Metastatic tumors develop years, sometimes decades, later in 30% to 40% of breast cancer survivors. Although treatments can lengthen the lives of women with recurrent or metastatic breast cancer, the disease is most often incurable at that point.
Scientists are now working to understand and detect early signs of breast cancer’s spread—and potentially prevent it.
“The question lurking in every survivor’s mind is, ‘Will my cancer come back?’” says cancer biologist Sandra McAllister, Ph.D., of Brigham and Women’s Hospital in Boston. “That’s what we’re trying to answer—what’s the likelihood the cancer will come back and how do we target it before it does.”
Using a four-year, $720,000 grant from the American Cancer Society, McAllister is building on her previous research that found some tumors release substances that awaken dormant cancer cells elsewhere in the body. These malignant offspring had broken away from the primary tumor before its removal and landed quietly in a tissue far from the original mass that spawned them. Once awakened, the cancer cells turn into life-threatening metastatic tumors.

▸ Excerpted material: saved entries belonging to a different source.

Context: an optimization exercise on an open-source flow, tuned for small area and a short achievable clock period. The choices shown serve that exercise and are no tape-out recipe. The RTL was checked by simulation tests, not by an equivalence proof against the original design.

==> flow/design.v <==
module float_larger (sa, ea, sb, eb, isLarger);
  input        sa, sb;
  input  [4:0] ea, eb;
  output       isLarger;
  assign isLarger = (sa ^ sb) ? ~sa : (ea >= eb);
endmodule
module add_float (za, sa, pa, ha, ma, zb, sb, pb, hb, mb, c);
  input        za, sa, ha, zb, sb, hb;
  input  [4:0] pa, pb;
  input  [9:0] ma, mb;
  output [15:0] c;
  wire        s1 = ~za & sa;
  wire        s2 = ~zb & sb;
  wire        h1 = ~za & ha;
  wire        h2 = ~zb & hb;
  wire [4:0]  p1 = za ? 5'd0 : pa;
  wire [4:0]  p2 = zb ? 5'd0 : pb;
  wire [9:0]  m1 = za ? 10'd0 : ma;
  wire [9:0]  m2 = zb ? 10'd0 : mb;
  wire [4:0]  e1 = p1 + {4'd0, h1};
  wire [4:0]  e2 = p2 + {4'd0, h2};
  wire l;
  float_larger fl (.sa(s1), .ea(e1), .sb(s2), .eb(e2), .isLarger(l));
  wire        sx = l ? s1 : s2;
  wire        sy = l ? s2 : s1;
  wire [4:0]  ex = l ? e1 : e2;
  wire [9:0]  mx = l ? m1 : m2;
  wire [9:0]  my = l ? m2 : m1;
  wire [4:0]  da = e1 - e2;
  wire [4:0]  db = e2 - e1;
  wire [10:0] ys = align({1'b1, my}, l ? da : db);
  wire [11:0] s = ({2'b01, mx} ^ {12{sx}}) + ({1'b0, ys} ^ {12{sy}})
                  + {10'd0, sx, sy & ~sx};
  reg  [3:0]  lz;
  integer i;
  always @* begin
    lz = 4'd0;
    for (i = 0; i <= 10; i = i + 1)
      if (s[i]) lz = 4'd10 - i[3:0];
  end
  wire [10:0] sn = s[10:0] << lz;
  wire zero = (s == 12'd0);
  assign c[15]    = sx;
  assign c[14:10] = s[11] ? ex + 5'd1 :
                    zero  ? 5'd0 : ex - {1'b0, lz};
  assign c[9:0]   = s[11] ? 10'd0 : sn[9:0];
  function [10:0] align(input [10:0] mm, input [4:0] sh);
    reg [10:0] t;
    begin
      t = sh[0] ? {1'd0, mm[10:1]} : mm;
      t = sh[1] ? {2'd0, t[10:2]} : t;
      t = sh[2] ? {4'd0, t[10:4]} : t;
      t = sh[3] ? {8'd0, t[10:8]} : t;
      align = sh[4] ? 11'd0 : t;
    end
  endfunction
endmodule
module sub_float (b, x, se, zs);
  input  [14:0] b;
  output [9:0]  x;
  output [4:0]  se;
  output        zs;
  wire [4:0]  e   = b[14:10];
  wire        mid = ~e[4] & (e >= 5'd5) & (e <= 5'd13);
  wire        e14 = (e == 5'd14);
  wire        e15 = (e == 5'd15);
  wire [10:0] v   = {1'b1, b[9:0]} >> ~e[3:0];
  wire [8:0]  u   = b[9:1];
  wire [9:0]  t;
  assign t[0] = 1'b1;
  genvar j;
  generate
    for (j = 1; j < 9; j = j + 1) begin : th
      assign t[j] = ~(&u[8:j] & |u[j-1:0]);
    end
  endgenerate
  assign t[9] = ~|u;
  wire [9:0]  oh  = t & ~{1'b0, t[9:1]};
  reg  [9:0]  us;
  reg  [3:0]  lz;
  integer q;
  always @* begin
    us = 10'd0;
    lz = 4'd0;
    for (q = 0; q <= 9; q = q + 1)
      if (oh[q]) begin
        us = us | ({u, 10'd0} >> q);
        lz = lz | (4'd10 - q[3:0]);
      end
  end
  assign x = mid ? {v[8:0], 1'b0} : e14 ? us : 10'd0;
  wire   xz = (x == 10'd0);
  assign se = e14 ? 5'd15 - {1'b0, lz} - {4'd0, xz} :
              e15 ? 5'd15 : 5'd14;
  assign zs = e15 & (b[9:0] == 10'd0);
endmodule
module Multiply (a, b, z, s, ep, h, m);
  input  [15:0] a, b;
  output        z;       
  output        s;       
  output [4:0]  ep;      
  output        h;       
  output [9:0]  m;       
  wire [9:0] an = ~a[9:0];
  wire [9:0] bn = ~b[9:0];
  wire pn0_0 = ~(a[0] & b[0]);
  wire pn0_1 = ~(a[0] & b[1]);
  wire pn0_2 = ~(a[0] & b[2]);
  wire pn0_3 = ~(a[0] & b[3]);
  wire pn0_4 = ~(a[0] & b[4]);
  wire pn0_5 = ~(a[0] & b[5]);
  wire pn0_6 = ~(a[0] & b[6]);
  wire pn0_7 = ~(a[0] & b[7]);
  wire pn0_8 = ~(a[0] & b[8]);
  wire pn0_9 = ~(a[0] & b[9]);
  wire pn1_0 = ~(a[1] & b[0]);
  wire pn1_1 = ~(a[1] & b[1]);
  wire pn1_2 = ~(a[1] & b[2]);
  wire pn1_3 = ~(a[1] & b[3]);
  wire pn1_4 = ~(a[1] & b[4]);
  wire pn1_5 = ~(a[1] & b[5]);
  wire pn1_6 = ~(a[1] & b[6]);
  wire pn1_7 = ~(a[1] & b[7]);
  wire pn1_8 = ~(a[1] & b[8]);
  wire pn1_9 = ~(a[1] & b[9]);
  wire pn2_0 = ~(a[2] & b[0]);
  wire pn2_1 = ~(a[2] & b[1]);
  wire pn2_2 = ~(a[2] & b[2]);
  wire pn2_3 = ~(a[2] & b[3]);
  wire pn2_4 = ~(a[2] & b[4]);
  wire pn2_5 = ~(a[2] & b[5]);
  wire pn2_6 = ~(a[2] & b[6]);
  wire pn2_7 = ~(a[2] & b[7]);
  wire pn2_8 = ~(a[2] & b[8]);
  wire pn2_9 = ~(a[2] & b[9]);
  wire pn3_0 = ~(a[3] & b[0]);
  wire pn3_1 = ~(a[3] & b[1]);
  wire pn3_2 = ~(a[3] & b[2]);
  wire pn3_3 = ~(a[3] & b[3]);
  wire pn3_4 = ~(a[3] & b[4]);
  wire pn3_5 = ~(a[3] & b[5]);
  wire pn3_6 = ~(a[3] & b[6]);
  wire pn3_7 = ~(a[3] & b[7]);
  wire pn3_8 = ~(a[3] & b[8]);
  wire pn3_9 = ~(a[3] & b[9]);
  wire pn4_0 = ~(a[4] & b[0]);
  wire pn4_1 = ~(a[4] & b[1]);
  wire pn4_2 = ~(a[4] & b[2]);
  wire pn4_3 = ~(a[4] & b[3]);
  wire pn4_4 = ~(a[4] & b[4]);
  wire pn4_5 = ~(a[4] & b[5]);
  wire pn4_6 = ~(a[4] & b[6]);
  wire pn4_7 = ~(a[4] & b[7]);
  wire pn4_8 = ~(a[4] & b[8]);
  wire pn4_9 = ~(a[4] & b[9]);
  wire pn5_0 = ~(a[5] & b[0]);
  wire pn5_1 = ~(a[5] & b[1]);
  wire pn5_2 = ~(a[5] & b[2]);
  wire pn5_3 = ~(a[5] & b[3]);
  wire pn5_4 = ~(a[5] & b[4]);
  wire pn5_5 = ~(a[5] & b[5]);
  wire pn5_6 = ~(a[5] & b[6]);
  wire pn5_7 = ~(a[5] & b[7]);
  wire pn5_8 = ~(a[5] & b[8]);
  wire pn5_9 = ~(a[5] & b[9]);
  wire pn6_0 = ~(a[6] & b[0]);
  wire pn6_1 = ~(a[6] & b[1]);
  wire pn6_2 = ~(a[6] & b[2]);
  wire pn6_3 = ~(a[6] & b[3]);
  wire pn6_4 = ~(a[6] & b[4]);
  wire pn6_5 = ~(a[6] & b[5]);
  wire pn6_6 = ~(a[6] & b[6]);
  wire pn6_7 = ~(a[6] & b[7]);
  wire pn6_8 = ~(a[6] & b[8]);
  wire pn6_9 = ~(a[6] & b[9]);
  wire pn7_0 = ~(a[7] & b[0]);
  wire pn7_1 = ~(a[7] & b[1]);
  wire pn7_2 = ~(a[7] & b[2]);
  wire pn7_3 = ~(a[7] & b[3]);
  wire pn7_4 = ~(a[7] & b[4]);
  wire pn7_5 = ~(a[7] & b[5]);
  wire pn7_6 = ~(a[7] & b[6]);
  wire pn7_7 = ~(a[7] & b[7]);
  wire pn7_8 = ~(a[7] & b[8]);
  wire pn7_9 = ~(a[7] & b[9]);
  wire pn8_0 = ~(a[8] & b[0]);
  wire pn8_1 = ~(a[8] & b[1]);
  wire pn8_2 = ~(a[8] & b[2]);
  wire pn8_3 = ~(a[8] & b[3]);
  wire pn8_4 = ~(a[8] & b[4]);
  wire pn8_5 = ~(a[8] & b[5]);
  wire pn8_6 = ~(a[8] & b[6]);
  wire pn8_7 = ~(a[8] & b[7]);
  wire pn8_8 = ~(a[8] & b[8]);
  wire pn8_9 = ~(a[8] & b[9]);
  wire pn9_0 = ~(a[9] & b[0]);
  wire pn9_1 = ~(a[9] & b[1]);
  wire pn9_2 = ~(a[9] & b[2]);
  wire pn9_3 = ~(a[9] & b[3]);
  wire pn9_4 = ~(a[9] & b[4]);
  wire pn9_5 = ~(a[9] & b[5]);
  wire pn9_6 = ~(a[9] & b[6]);
  wire pn9_7 = ~(a[9] & b[7]);
  wire pn9_8 = ~(a[9] & b[8]);
  wire pn9_9 = ~(a[9] & b[9]);
  wire s0, c0;
  assign s0 = ~(pn0_9 ^ pn1_8);
  assign c0 = pn0_9 | pn1_8;
  wire s1, c1;
  fa u1 (.a(pn1_9), .b(pn2_8), .c(pn3_7), .s(s1), .co(c1));
  wire s2, c2;
  assign s2 = ~(pn4_6 ^ pn5_5);
  assign c2 = pn4_6 | pn5_5;
  wire s3, c3;
  fa u3 (.a(pn2_9), .b(pn3_8), .c(pn4_7), .s(s3), .co(c3));
  wire s4, c4;
  assign s4 = ~(pn5_6 ^ pn6_5);
  assign c4 = pn5_6 | pn6_5;
  wire s5, c5;
  fa u5 (.a(pn3_9), .b(pn4_8), .c(pn5_7), .s(s5), .co(c5));
  wire s6, c6;
  assign s6 = ~(pn0_6 ^ pn1_5);
  assign c6 = pn0_6 | pn1_5;
  wire s7, c7;
  fa u7 (.a(pn0_7), .b(pn1_6), .c(pn2_5), .s(s7), .co(c7));
  wire s8, c8;
  assign s8 = ~(pn3_4 ^ pn4_3);
  assign c8 = pn3_4 | pn4_3;
  wire s9, c9;
  fa u9 (.a(pn0_8), .b(pn1_7), .c(pn2_6), .s(s9), .co(c9));
  wire s10, c10;
  fa u10 (.a(pn3_5), .b(pn4_4), .c(pn5_3), .s(s10), .co(c10));
  wire s11, c11;
  assign s11 = ~(pn6_2 ^ pn7_1);
  assign c11 = pn6_2 | pn7_1;
  wire s12, c12;
  fa u12 (.a(s0), .b(pn2_7), .c(pn3_6), .s(s12), .co(c12));
  wire s13, c13;
  fa u13 (.a(pn4_5), .b(pn5_4), .c(pn6_3), .s(s13), .co(c13));
  wire s14, c14;
  fa u14 (.a(pn7_2), .b(pn8_1), .c(pn9_0), .s(s14), .co(c14));
  wire s15, c15;
  fa u15 (.a(c0), .b(s1), .c(s2), .s(s15), .co(c15));
  wire s16, c16;
  fa u16 (.a(pn6_4), .b(pn7_3), .c(pn8_2), .s(s16), .co(c16));
  wire s17, c17;
  fa u17 (.a(pn9_1), .b(an[0]), .c(bn[0]), .s(s17), .co(c17));
  wire s18, c18;
  fa u18 (.a(c1), .b(c2), .c(s3), .s(s18), .co(c18));
  wire s19, c19;
  fa u19 (.a(s4), .b(pn7_4), .c(pn8_3), .s(s19), .co(c19));
  wire s20, c20;
  fa u20 (.a(pn9_2), .b(an[1]), .c(bn[1]), .s(s20), .co(c20));
  wire s21, c21;
  fa u21 (.a(c3), .b(c4), .c(s5), .s(s21), .co(c21));
  wire s22, c22;
  fa u22 (.a(pn6_6), .b(pn7_5), .c(pn8_4), .s(s22), .co(c22));
  wire s23, c23;
  fa u23 (.a(pn9_3), .b(an[2]), .c(bn[2]), .s(s23), .co(c23));
  wire s24, c24;
  fa u24 (.a(c5), .b(pn4_9), .c(pn5_8), .s(s24), .co(c24));
  wire s25, c25;
  fa u25 (.a(pn6_7), .b(pn7_6), .c(pn8_5), .s(s25), .co(c25));
  wire s26, c26;
  fa u26 (.a(pn9_4), .b(an[3]), .c(bn[3]), .s(s26), .co(c26));
  wire s27, c27;
  fa u27 (.a(pn5_9), .b(pn6_8), .c(pn7_7), .s(s27), .co(c27));
  wire s28, c28;
  fa u28 (.a(pn8_6), .b(pn9_5), .c(an[4]), .s(s28), .co(c28));
  wire s29, c29;
  fa u29 (.a(pn6_9), .b(pn7_8), .c(pn8_7), .s(s29), .co(c29));
  wire s30, c30;
  assign s30 = ~(pn0_4 ^ pn1_3);
  assign c30 = pn0_4 | pn1_3;
  wire s31, c31;
  fa u31 (.a(pn0_5), .b(pn1_4), .c(pn2_3), .s(s31), .co(c31));
  wire s32, c32;
  assign s32 = ~(pn3_2 ^ pn4_1);
  assign c32 = pn3_2 | pn4_1;
  wire s33, c33;
  fa u33 (.a(s6), .b(pn2_4), .c(pn3_3), .s(s33), .co(c33));
  wire s34, c34;
  fa u34 (.a(pn4_2), .b(pn5_1), .c(pn6_0), .s(s34), .co(c34));
  wire s35, c35;
  fa u35 (.a(c6), .b(s7), .c(s8), .s(s35), .co(c35));
  wire s36, c36;
  fa u36 (.a(pn5_2), .b(pn6_1), .c(pn7_0), .s(s36), .co(c36));
  wire s37, c37;
  fa u37 (.a(c7), .b(c8), .c(s9), .s(s37), .co(c37));
  wire s38, c38;
  fa u38 (.a(s10), .b(s11), .c(pn8_0), .s(s38), .co(c38));
  wire s39, c39;
  fa u39 (.a(c9), .b(c10), .c(c11), .s(s39), .co(c39));
  wire s40, c40;
  fa u40 (.a(s12), .b(s13), .c(s14), .s(s40), .co(c40));
  wire s41, c41;
  fa u41 (.a(c12), .b(c13), .c(c14), .s(s41), .co(c41));
  wire s42, c42;
  fa u42 (.a(s15), .b(s16), .c(s17), .s(s42), .co(c42));
  wire s43, c43;
  fa u43 (.a(c15), .b(c16), .c(c17), .s(s43), .co(c43));
  wire s44, c44;
  fa u44 (.a(s18), .b(s19), .c(s20), .s(s44), .co(c44));
  wire s45, c45;
  fa u45 (.a(c18), .b(c19), .c(c20), .s(s45), .co(c45));
  wire s46, c46;
  fa u46 (.a(s21), .b(s22), .c(s23), .s(s46), .co(c46));
  wire s47, c47;
  fa u47 (.a(c21), .b(c22), .c(c23), .s(s47), .co(c47));
  wire s48, c48;
  fa u48 (.a(s24), .b(s25), .c(s26), .s(s48), .co(c48));
  wire s49, c49;
  fa u49 (.a(c24), .b(c25), .c(c26), .s(s49), .co(c49));
  wire s50, c50;
  fa u50 (.a(s27), .b(s28), .c(bn[4]), .s(s50), .co(c50));
  wire s51, c51;
  fa u51 (.a(c27), .b(c28), .c(s29), .s(s51), .co(c51));
  wire s52, c52;
  fa u52 (.a(pn9_6), .b(an[5]), .c(bn[5]), .s(s52), .co(c52));
  wire s53, c53;
  fa u53 (.a(c29), .b(pn7_9), .c(pn8_8), .s(s53), .co(c53));
  wire s54, c54;
  fa u54 (.a(pn9_7), .b(an[6]), .c(bn[6]), .s(s54), .co(c54));
  wire s55, c55;
  fa u55 (.a(pn8_9), .b(pn9_8), .c(an[7]), .s(s55), .co(c55));
  wire s56, c56;
  assign s56 = ~(pn0_3 ^ pn1_2);
  assign c56 = pn0_3 | pn1_2;
  wire s57, c57;
  fa u57 (.a(s30), .b(pn2_2), .c(pn3_1), .s(s57), .co(c57));
  wire s58, c58;
  fa u58 (.a(c30), .b(s31), .c(s32), .s(s58), .co(c58));
  wire s59, c59;
  fa u59 (.a(c31), .b(c32), .c(s33), .s(s59), .co(c59));
  wire s60, c60;
  fa u60 (.a(c33), .b(c34), .c(s35), .s(s60), .co(c60));
  wire s61, c61;
  fa u61 (.a(c35), .b(c36), .c(s37), .s(s61), .co(c61));
  wire s62, c62;
  fa u62 (.a(c37), .b(c38), .c(s39), .s(s62), .co(c62));
  wire s63, c63;
  fa u63 (.a(c39), .b(c40), .c(s41), .s(s63), .co(c63));
  wire s64, c64;
  fa u64 (.a(c41), .b(c42), .c(s43), .s(s64), .co(c64));
  wire s65, c65;
  fa u65 (.a(c43), .b(c44), .c(s45), .s(s65), .co(c65));
  wire s66, c66;
  fa u66 (.a(c45), .b(c46), .c(s47), .s(s66), .co(c66));
  wire s67, c67;
  fa u67 (.a(c47), .b(c48), .c(s49), .s(s67), .co(c67));
  wire s68, c68;
  fa u68 (.a(c49), .b(c50), .c(s51), .s(s68), .co(c68));
  wire s69, c69;
  fa u69 (.a(c51), .b(c52), .c(s53), .s(s69), .co(c69));
  wire s70, c70;
  fa u70 (.a(c53), .b(c54), .c(s55), .s(s70), .co(c70));
  wire s71, c71;
  fa u71 (.a(c55), .b(pn9_9), .c(an[8]), .s(s71), .co(c71));
  wire s72, c72;
  assign s72 = ~(pn0_2 ^ pn1_1);
  assign c72 = pn0_2 | pn1_1;
  wire s73, c73;
  fa u73 (.a(s56), .b(pn2_1), .c(pn3_0), .s(s73), .co(c73));
  wire s74, c74;
  fa u74 (.a(c56), .b(s57), .c(pn4_0), .s(s74), .co(c74));
  wire s75, c75;
  fa u75 (.a(c57), .b(s58), .c(pn5_0), .s(s75), .co(c75));
  wire s76, c76;
  fa u76 (.a(c58), .b(s59), .c(s34), .s(s76), .co(c76));
  wire s77, c77;
  fa u77 (.a(c59), .b(s60), .c(s36), .s(s77), .co(c77));
  wire s78, c78;
  fa u78 (.a(c60), .b(s61), .c(s38), .s(s78), .co(c78));
  wire s79, c79;
  fa u79 (.a(c61), .b(s62), .c(s40), .s(s79), .co(c79));
  wire s80, c80;
  fa u80 (.a(c62), .b(s63), .c(s42), .s(s80), .co(c80));
  wire s81, c81;
  fa u81 (.a(c63), .b(s64), .c(s44), .s(s81), .co(c81));
  wire s82, c82;
  fa u82 (.a(c64), .b(s65), .c(s46), .s(s82), .co(c82));
  wire s83, c83;
  fa u83 (.a(c65), .b(s66), .c(s48), .s(s83), .co(c83));
  wire s84, c84;
  fa u84 (.a(c66), .b(s67), .c(s50), .s(s84), .co(c84));
  wire s85, c85;
  fa u85 (.a(c67), .b(s68), .c(s52), .s(s85), .co(c85));
  wire s86, c86;
  fa u86 (.a(c68), .b(s69), .c(s54), .s(s86), .co(c86));
  wire s87, c87;
  fa u87 (.a(c69), .b(s70), .c(bn[7]), .s(s87), .co(c87));
  wire s88, c88;
  fa u88 (.a(c70), .b(s71), .c(bn[8]), .s(s88), .co(c88));
  wire s89, c89;
  fa u89 (.a(c71), .b(an[9]), .c(bn[9]), .s(s89), .co(c89));
  wire [21:0] ran = {1'b1, c89, c88, c87, c86, c85, c84, c83, c82, c81, c80, c79, c78, c77, c76, c75, c74, c73, c72, s72, pn0_1, pn0_0};
  wire [21:0] rbn = {1'b1, 1'b0, s89, s88, s87, s86, s85, s84, s83, s82, s81, s80, s79, s78, s77, s76, s75, s74, s73, pn2_0, pn1_0, 1'b1};
  wire [21:0] g0 = ~(ran | rbn);
  wire [21:0] p0 = ~(ran & rbn);
  wire [21:0] x0 = ran ^ rbn;
  wire G_1 = g0[1] | (p0[1] & g0[0]);
  wire P_1 = p0[1] & p0[0];
  wire G_2 = g0[3] | (p0[3] & g0[2]);
  wire P_2 = p0[3] & p0[2];
  wire G_3 = g0[5] | (p0[5] & g0[4]);
  wire P_3 = p0[5] & p0[4];
  wire G_4 = g0[7] | (p0[7] & g0[6]);
  wire P_4 = p0[7] & p0[6];
  wire G_5 = g0[9] | (p0[9] & g0[8]);
  wire P_5 = p0[9] & p0[8];
  wire G_6 = g0[11] | (p0[11] & g0[10]);
  wire P_6 = p0[11] & p0[10];
  wire G_7 = g0[13] | (p0[13] & g0[12]);
  wire P_7 = p0[13] & p0[12];
  wire G_8 = g0[15] | (p0[15] & g0[14]);
  wire P_8 = p0[15] & p0[14];
  wire G_9 = g0[17] | (p0[17] & g0[16]);
  wire P_9 = p0[17] & p0[16];
  wire G_10 = g0[19] | (p0[19] & g0[18]);
  wire P_10 = p0[19] & p0[18];
  wire G_11 = g0[21] | (p0[21] & g0[20]);
  wire P_11 = p0[21] & p0[20];
  wire G_12 = G_2 | (P_2 & G_1);
  wire P_12 = P_2 & P_1;
  wire G_13 = G_4 | (P_4 & G_3);
  wire P_13 = P_4 & P_3;
  wire G_14 = G_6 | (P_6 & G_5);
  wire P_14 = P_6 & P_5;
  wire G_15 = G_8 | (P_8 & G_7);
  wire P_15 = P_8 & P_7;
  wire G_16 = G_10 | (P_10 & G_9);
  wire P_16 = P_10 & P_9;
  wire G_17 = G_13 | (P_13 & G_12);
  wire P_17 = P_13 & P_12;
  wire G_18 = G_15 | (P_15 & G_14);
  wire P_18 = P_15 & P_14;
  wire G_19 = G_18 | (P_18 & G_17);
  wire P_19 = P_18 & P_17;
  wire G_20 = G_14 | (P_14 & G_17);
  wire P_20 = P_14 & P_17;
  wire G_21 = G_16 | (P_16 & G_19);
  wire P_21 = P_16 & P_19;
  wire G_22 = G_3 | (P_3 & G_12);
  wire P_22 = P_3 & P_12;
  wire G_23 = G_5 | (P_5 & G_17);
  wire P_23 = P_5 & P_17;
  wire G_24 = G_7 | (P_7 & G_20);
  wire P_24 = P_7 & P_20;
  wire G_25 = G_9 | (P_9 & G_19);
  wire P_25 = P_9 & P_19;
  wire G_26 = G_11 | (P_11 & G_21);
  wire P_26 = P_11 & P_21;
  wire G_27 = g0[2] | (p0[2] & G_1);
  wire P_27 = p0[2] & P_1;
  wire G_28 = g0[4] | (p0[4] & G_12);
  wire P_28 = p0[4] & P_12;
  wire G_29 = g0[6] | (p0[6] & G_22);
  wire P_29 = p0[6] & P_22;
  wire G_30 = g0[8] | (p0[8] & G_17);
  wire P_30 = p0[8] & P_17;
  wire G_31 = g0[10] | (p0[10] & G_23);
  wire P_31 = p0[10] & P_23;
  wire G_32 = g0[12] | (p0[12] & G_20);
  wire P_32 = p0[12] & P_20;
  wire G_33 = g0[14] | (p0[14] & G_24);
  wire P_33 = p0[14] & P_24;
  wire G_34 = g0[16] | (p0[16] & G_19);
  wire P_34 = p0[16] & P_19;
  wire G_35 = g0[18] | (p0[18] & G_25);
  wire P_35 = p0[18] & P_25;
  wire G_36 = g0[20] | (p0[20] & G_21);
  wire P_36 = p0[20] & P_21;
  wire [21:0] t;
  assign t[0] = x0[0];
  assign t[1] = x0[1] ^ g0[0];
  assign t[2] = x0[2] ^ G_1;
  assign t[3] = x0[3] ^ G_27;
  assign t[4] = x0[4] ^ G_12;
  assign t[5] = x0[5] ^ G_28;
  assign t[6] = x0[6] ^ G_22;
  assign t[7] = x0[7] ^ G_29;
  assign t[8] = x0[8] ^ G_17;
  assign t[9] = x0[9] ^ G_30;
  assign t[10] = x0[10] ^ G_23;
  assign t[11] = x0[11] ^ G_31;
  assign t[12] = x0[12] ^ G_20;
  assign t[13] = x0[13] ^ G_32;
  assign t[14] = x0[14] ^ G_24;
  assign t[15] = x0[15] ^ G_33;
  assign t[16] = x0[16] ^ G_19;
  assign t[17] = x0[17] ^ G_34;
  assign t[18] = x0[18] ^ G_25;
  assign t[19] = x0[19] ^ G_35;
  assign t[20] = x0[20] ^ G_21;
  assign t[21] = x0[21] ^ G_36;
  assign h  = t[21];
  assign m  = h ? t[20:11] : t[19:10];
  assign ep = a[14:10] + b[14:10] + 5'd17;    
  assign s  = a[15] ^ b[15];
  assign z  = (a == 16'd0) | (b == 16'd0);
endmodule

McAllister and her lab team gave this long-range communication a name: systemic instigation. It is an “instigator” tumor that signals dormant “responder” cancer cells to grow.
Rooting Out the Bad Actors
McAllister is now trying to figure out what specific characteristics make a tumor an instigator. “Two different tumors may grow at the same rate and look the same under the microscope, but one acts like an instigator and the other one doesn’t,” she says.
To study this, she is implanting two kinds of tumors into mice: breast tumor tissue from patients who had a lumpectomy or mastectomy, and known “responder” tumors. If the responder cells come to life, McAllister’s team dubs the test sample an instigator and molecularly picks it apart along with whatever proteins, growth factors and bone marrow cells are found circulating in the blood. They are conducting similar experiments to learn what makes responder cancer cells susceptible to an instigating tumor’s tricks.
“Our goal is to learn exactly what makes an instigator an instigator so that we can look at a tumor specimen or a blood sample and predict whether it’s likely to cause systemic instigation,” McAllister says. Her earlier research found that some instigating tumors release a protein called osteopontin, and she’s now discovered blood-clotting platelets can instigate cancer growth as well.
McAllister anticipates one day a test will allow oncologists to determine whether a breast cancer patient’s tumor is an instigator and thus likely to recur, helping guide treatment decisions.
She also envisions the development of targeted drugs that would cut the lines of communication between instigating and responding breast cancer cells. “We could halt the systemic instigation process because we would know what to target,” McAllister says. “Once we finish identifying the problem, we can start coming up with the solutions.”